2023-11-16 22:01| 发布者: 荷儿| 查看: 17| 评论: 0

摘要: 上两期讲座中我们学习了R2A培养基的研发和应用,本期一起来了解影响水体中异养菌检测的因素。影响水体中异养菌检测的因素1、水体中异养菌处于动态平衡水中的悬浮菌会受到范德华力、静电、氢键等作用力与管道内壁接触 ...

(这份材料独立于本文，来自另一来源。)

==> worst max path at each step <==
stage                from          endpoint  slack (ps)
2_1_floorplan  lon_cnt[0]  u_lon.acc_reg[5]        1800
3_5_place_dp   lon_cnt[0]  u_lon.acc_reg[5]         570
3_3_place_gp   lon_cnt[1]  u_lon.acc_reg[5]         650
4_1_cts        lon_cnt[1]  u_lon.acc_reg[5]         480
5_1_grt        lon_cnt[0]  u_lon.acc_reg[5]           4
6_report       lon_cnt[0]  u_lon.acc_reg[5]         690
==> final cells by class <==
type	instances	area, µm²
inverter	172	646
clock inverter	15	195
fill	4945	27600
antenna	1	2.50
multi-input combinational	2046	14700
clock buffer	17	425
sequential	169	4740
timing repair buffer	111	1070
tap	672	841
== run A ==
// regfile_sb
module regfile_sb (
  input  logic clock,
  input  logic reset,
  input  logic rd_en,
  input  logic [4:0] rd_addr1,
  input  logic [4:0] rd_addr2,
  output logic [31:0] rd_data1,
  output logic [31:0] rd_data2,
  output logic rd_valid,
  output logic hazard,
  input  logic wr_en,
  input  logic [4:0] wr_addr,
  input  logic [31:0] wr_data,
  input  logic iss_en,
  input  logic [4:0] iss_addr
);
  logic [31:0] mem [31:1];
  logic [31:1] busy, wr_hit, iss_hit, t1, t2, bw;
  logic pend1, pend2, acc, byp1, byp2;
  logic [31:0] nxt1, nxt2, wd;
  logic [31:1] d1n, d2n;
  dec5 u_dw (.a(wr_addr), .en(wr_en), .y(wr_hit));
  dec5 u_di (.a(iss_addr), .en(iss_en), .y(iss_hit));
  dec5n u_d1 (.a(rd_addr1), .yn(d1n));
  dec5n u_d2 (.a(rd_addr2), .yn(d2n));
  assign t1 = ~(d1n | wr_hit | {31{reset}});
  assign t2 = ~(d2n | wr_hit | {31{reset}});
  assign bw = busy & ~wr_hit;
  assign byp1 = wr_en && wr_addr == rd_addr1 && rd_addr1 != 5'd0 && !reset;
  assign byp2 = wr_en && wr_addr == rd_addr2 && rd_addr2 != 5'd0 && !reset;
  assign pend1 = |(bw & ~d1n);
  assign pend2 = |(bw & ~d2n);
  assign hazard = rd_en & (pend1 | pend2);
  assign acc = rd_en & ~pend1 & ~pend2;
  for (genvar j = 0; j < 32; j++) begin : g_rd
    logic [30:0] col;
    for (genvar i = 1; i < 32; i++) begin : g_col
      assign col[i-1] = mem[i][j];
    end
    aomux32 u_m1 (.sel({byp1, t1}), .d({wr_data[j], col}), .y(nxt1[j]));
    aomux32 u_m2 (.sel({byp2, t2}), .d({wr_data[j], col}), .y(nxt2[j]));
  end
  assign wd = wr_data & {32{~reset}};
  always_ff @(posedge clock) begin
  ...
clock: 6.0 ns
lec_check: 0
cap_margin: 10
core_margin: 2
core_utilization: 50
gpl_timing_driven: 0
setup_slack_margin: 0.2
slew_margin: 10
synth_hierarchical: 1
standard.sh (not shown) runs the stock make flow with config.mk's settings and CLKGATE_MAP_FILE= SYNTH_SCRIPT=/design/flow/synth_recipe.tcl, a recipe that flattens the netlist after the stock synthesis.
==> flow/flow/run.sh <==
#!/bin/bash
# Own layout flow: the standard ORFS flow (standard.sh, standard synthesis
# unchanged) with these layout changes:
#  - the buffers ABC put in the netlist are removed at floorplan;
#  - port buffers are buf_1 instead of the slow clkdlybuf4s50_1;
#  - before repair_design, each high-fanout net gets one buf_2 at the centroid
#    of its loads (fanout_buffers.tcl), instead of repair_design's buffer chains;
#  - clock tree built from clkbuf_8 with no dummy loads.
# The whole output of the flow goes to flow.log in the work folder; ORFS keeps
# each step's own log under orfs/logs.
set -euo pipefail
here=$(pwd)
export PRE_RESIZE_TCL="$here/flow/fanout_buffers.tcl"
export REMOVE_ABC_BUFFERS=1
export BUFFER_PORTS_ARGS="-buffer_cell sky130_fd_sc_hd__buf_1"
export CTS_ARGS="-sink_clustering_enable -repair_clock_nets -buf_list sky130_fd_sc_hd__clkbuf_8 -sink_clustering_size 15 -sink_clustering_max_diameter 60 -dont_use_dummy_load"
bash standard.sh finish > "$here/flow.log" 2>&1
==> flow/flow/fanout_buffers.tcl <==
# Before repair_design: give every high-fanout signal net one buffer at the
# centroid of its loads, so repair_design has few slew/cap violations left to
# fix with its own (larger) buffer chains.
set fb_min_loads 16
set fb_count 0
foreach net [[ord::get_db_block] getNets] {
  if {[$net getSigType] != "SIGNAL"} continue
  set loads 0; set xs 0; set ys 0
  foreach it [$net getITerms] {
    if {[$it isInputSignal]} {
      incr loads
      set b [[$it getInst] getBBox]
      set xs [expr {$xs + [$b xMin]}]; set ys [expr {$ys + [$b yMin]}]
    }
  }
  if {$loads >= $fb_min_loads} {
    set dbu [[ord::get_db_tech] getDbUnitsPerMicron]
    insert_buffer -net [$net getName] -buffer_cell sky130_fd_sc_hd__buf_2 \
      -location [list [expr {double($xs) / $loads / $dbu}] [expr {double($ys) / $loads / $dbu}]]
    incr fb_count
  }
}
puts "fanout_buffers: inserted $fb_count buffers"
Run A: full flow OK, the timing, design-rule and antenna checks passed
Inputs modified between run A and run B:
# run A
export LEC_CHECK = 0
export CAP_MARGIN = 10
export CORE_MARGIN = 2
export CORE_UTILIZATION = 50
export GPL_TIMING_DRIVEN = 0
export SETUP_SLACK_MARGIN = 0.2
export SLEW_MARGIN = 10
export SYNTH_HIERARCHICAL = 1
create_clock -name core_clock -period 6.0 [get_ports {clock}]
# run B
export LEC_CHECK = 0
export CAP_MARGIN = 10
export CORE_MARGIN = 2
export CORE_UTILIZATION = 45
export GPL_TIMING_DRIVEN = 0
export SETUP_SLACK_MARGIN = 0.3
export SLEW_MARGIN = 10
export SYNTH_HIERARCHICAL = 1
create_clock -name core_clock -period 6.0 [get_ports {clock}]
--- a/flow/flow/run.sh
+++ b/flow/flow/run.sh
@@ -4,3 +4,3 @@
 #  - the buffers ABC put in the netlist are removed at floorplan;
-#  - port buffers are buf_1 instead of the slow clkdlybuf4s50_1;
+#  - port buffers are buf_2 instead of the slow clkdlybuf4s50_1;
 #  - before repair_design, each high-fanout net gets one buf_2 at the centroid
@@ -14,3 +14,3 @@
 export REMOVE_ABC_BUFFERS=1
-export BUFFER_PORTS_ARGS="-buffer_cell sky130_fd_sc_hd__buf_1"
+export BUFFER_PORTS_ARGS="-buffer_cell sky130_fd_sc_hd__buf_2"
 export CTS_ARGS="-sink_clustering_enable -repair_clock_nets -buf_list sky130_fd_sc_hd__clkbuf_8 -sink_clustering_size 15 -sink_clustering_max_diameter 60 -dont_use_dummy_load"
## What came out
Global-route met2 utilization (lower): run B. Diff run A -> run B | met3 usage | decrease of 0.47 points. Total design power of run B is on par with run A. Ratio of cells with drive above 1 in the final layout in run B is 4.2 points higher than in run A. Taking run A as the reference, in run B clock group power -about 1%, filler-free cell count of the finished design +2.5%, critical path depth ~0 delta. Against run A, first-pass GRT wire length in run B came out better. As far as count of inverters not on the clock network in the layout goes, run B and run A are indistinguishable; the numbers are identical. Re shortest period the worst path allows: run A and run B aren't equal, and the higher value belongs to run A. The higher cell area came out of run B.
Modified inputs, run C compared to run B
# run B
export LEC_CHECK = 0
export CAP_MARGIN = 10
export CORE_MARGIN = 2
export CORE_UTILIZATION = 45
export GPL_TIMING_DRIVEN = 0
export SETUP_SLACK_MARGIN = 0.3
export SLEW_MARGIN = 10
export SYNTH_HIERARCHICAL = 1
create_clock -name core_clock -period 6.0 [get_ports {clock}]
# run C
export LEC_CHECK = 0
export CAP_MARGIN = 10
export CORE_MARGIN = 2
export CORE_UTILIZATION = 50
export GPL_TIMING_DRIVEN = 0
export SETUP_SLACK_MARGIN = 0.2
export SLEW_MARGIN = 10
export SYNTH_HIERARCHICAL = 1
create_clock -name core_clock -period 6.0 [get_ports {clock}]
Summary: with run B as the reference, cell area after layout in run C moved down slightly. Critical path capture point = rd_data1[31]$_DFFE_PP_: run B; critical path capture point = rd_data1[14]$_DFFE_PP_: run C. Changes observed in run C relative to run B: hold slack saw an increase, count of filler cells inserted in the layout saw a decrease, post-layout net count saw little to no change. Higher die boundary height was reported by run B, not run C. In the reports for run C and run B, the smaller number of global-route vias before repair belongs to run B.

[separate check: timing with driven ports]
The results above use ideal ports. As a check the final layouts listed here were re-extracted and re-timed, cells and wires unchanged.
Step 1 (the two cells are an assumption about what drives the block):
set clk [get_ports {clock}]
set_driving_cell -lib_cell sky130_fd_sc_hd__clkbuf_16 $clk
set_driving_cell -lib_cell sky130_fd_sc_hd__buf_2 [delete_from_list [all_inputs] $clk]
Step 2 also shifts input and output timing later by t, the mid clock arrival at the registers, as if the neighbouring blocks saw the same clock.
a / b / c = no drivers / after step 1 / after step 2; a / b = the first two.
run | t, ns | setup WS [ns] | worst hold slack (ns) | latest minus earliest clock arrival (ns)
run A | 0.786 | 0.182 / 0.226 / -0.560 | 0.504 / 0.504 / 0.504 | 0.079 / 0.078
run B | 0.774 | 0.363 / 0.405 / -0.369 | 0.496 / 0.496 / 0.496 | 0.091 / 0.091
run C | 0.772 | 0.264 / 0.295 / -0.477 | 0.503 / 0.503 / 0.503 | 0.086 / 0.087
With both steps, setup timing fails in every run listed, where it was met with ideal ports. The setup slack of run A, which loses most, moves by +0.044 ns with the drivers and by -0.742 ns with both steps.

前两期讲座中我们学习了R2A培养基的研发和应用,本期一起来了解影响水体中异养菌检测的因素。

影响水体中异养菌检测的因素

1.水体中异养菌处于动态平衡

水中的悬浮菌会受到范德华力、静电、氢键等作用力与管道内壁接触并粘附,同时管壁生物膜中的细菌在水流的冲击下可以从管壁脱离,形成浮游菌。因此,水中的细菌和管壁生物膜中的细菌处于动态平衡中。相对而言,水温对细菌的检出率与数量有较明显的影响(见图1),当水温较低时,水体中微生物的生长和繁殖较缓慢,随着水温的升高,微生物的生长速度明显加快。

图1 水温对异养菌检出率的影响

2.不同培养基的对比实验

一项针对某市城市饮用水中微生物指标检测结果显示,采用R2A培养基,28℃和37℃环境下培养7d,与PCA、mSPC(蛋白胨20g,明胶25g,琼脂15g,甘油10g,蒸馏水1.0L。)、TSA-SB(胰蛋白胨17g,植物蛋白胨3g,氯化钠5g,K2HPO4 2.5g,葡萄糖 2.5g,蒸馏水1.0L;外加5%绵羊血(sheep blood),该培养基更适合人类病原体的检测。一些潜在的人类病原微生物在这种培养基上生长较快。)3种培养基37℃培养3d进行对比研究,上述不同培养基,在不同温度下的3d的HPC计数结果显示,R2A培养基加28℃培养条件,检出的异养菌数量最多(见图2)。

2  不同培养基检测异养菌的比较结果

从上图可见,PCA培养基是一种传统的富营养培养基,培养3d结果显示为1~2 CFU/mL,符合国家生活饮用水的微生物指标。mSPC类似于PCA培养基,也是富营养型的培养基,其检测结果同PCA。TSA-SB检测结果略高于PCA、mSPC,平均检测结果为2~4 CFU/mL,也是符合国家标准。而R2A的检测结果显示,明显高于其他3种富营养型培养基,且28℃培养温度下的结果又是37℃的数倍。

3.培养时间

细菌总数通常会随着培养时间延长而增加。一般情况下,12d~14d可达到最高技术,但在6d之前生长速度最快,7d以后逐渐趋于稳定增长。对于PCA培养技术,最快增长期在前2d~4d。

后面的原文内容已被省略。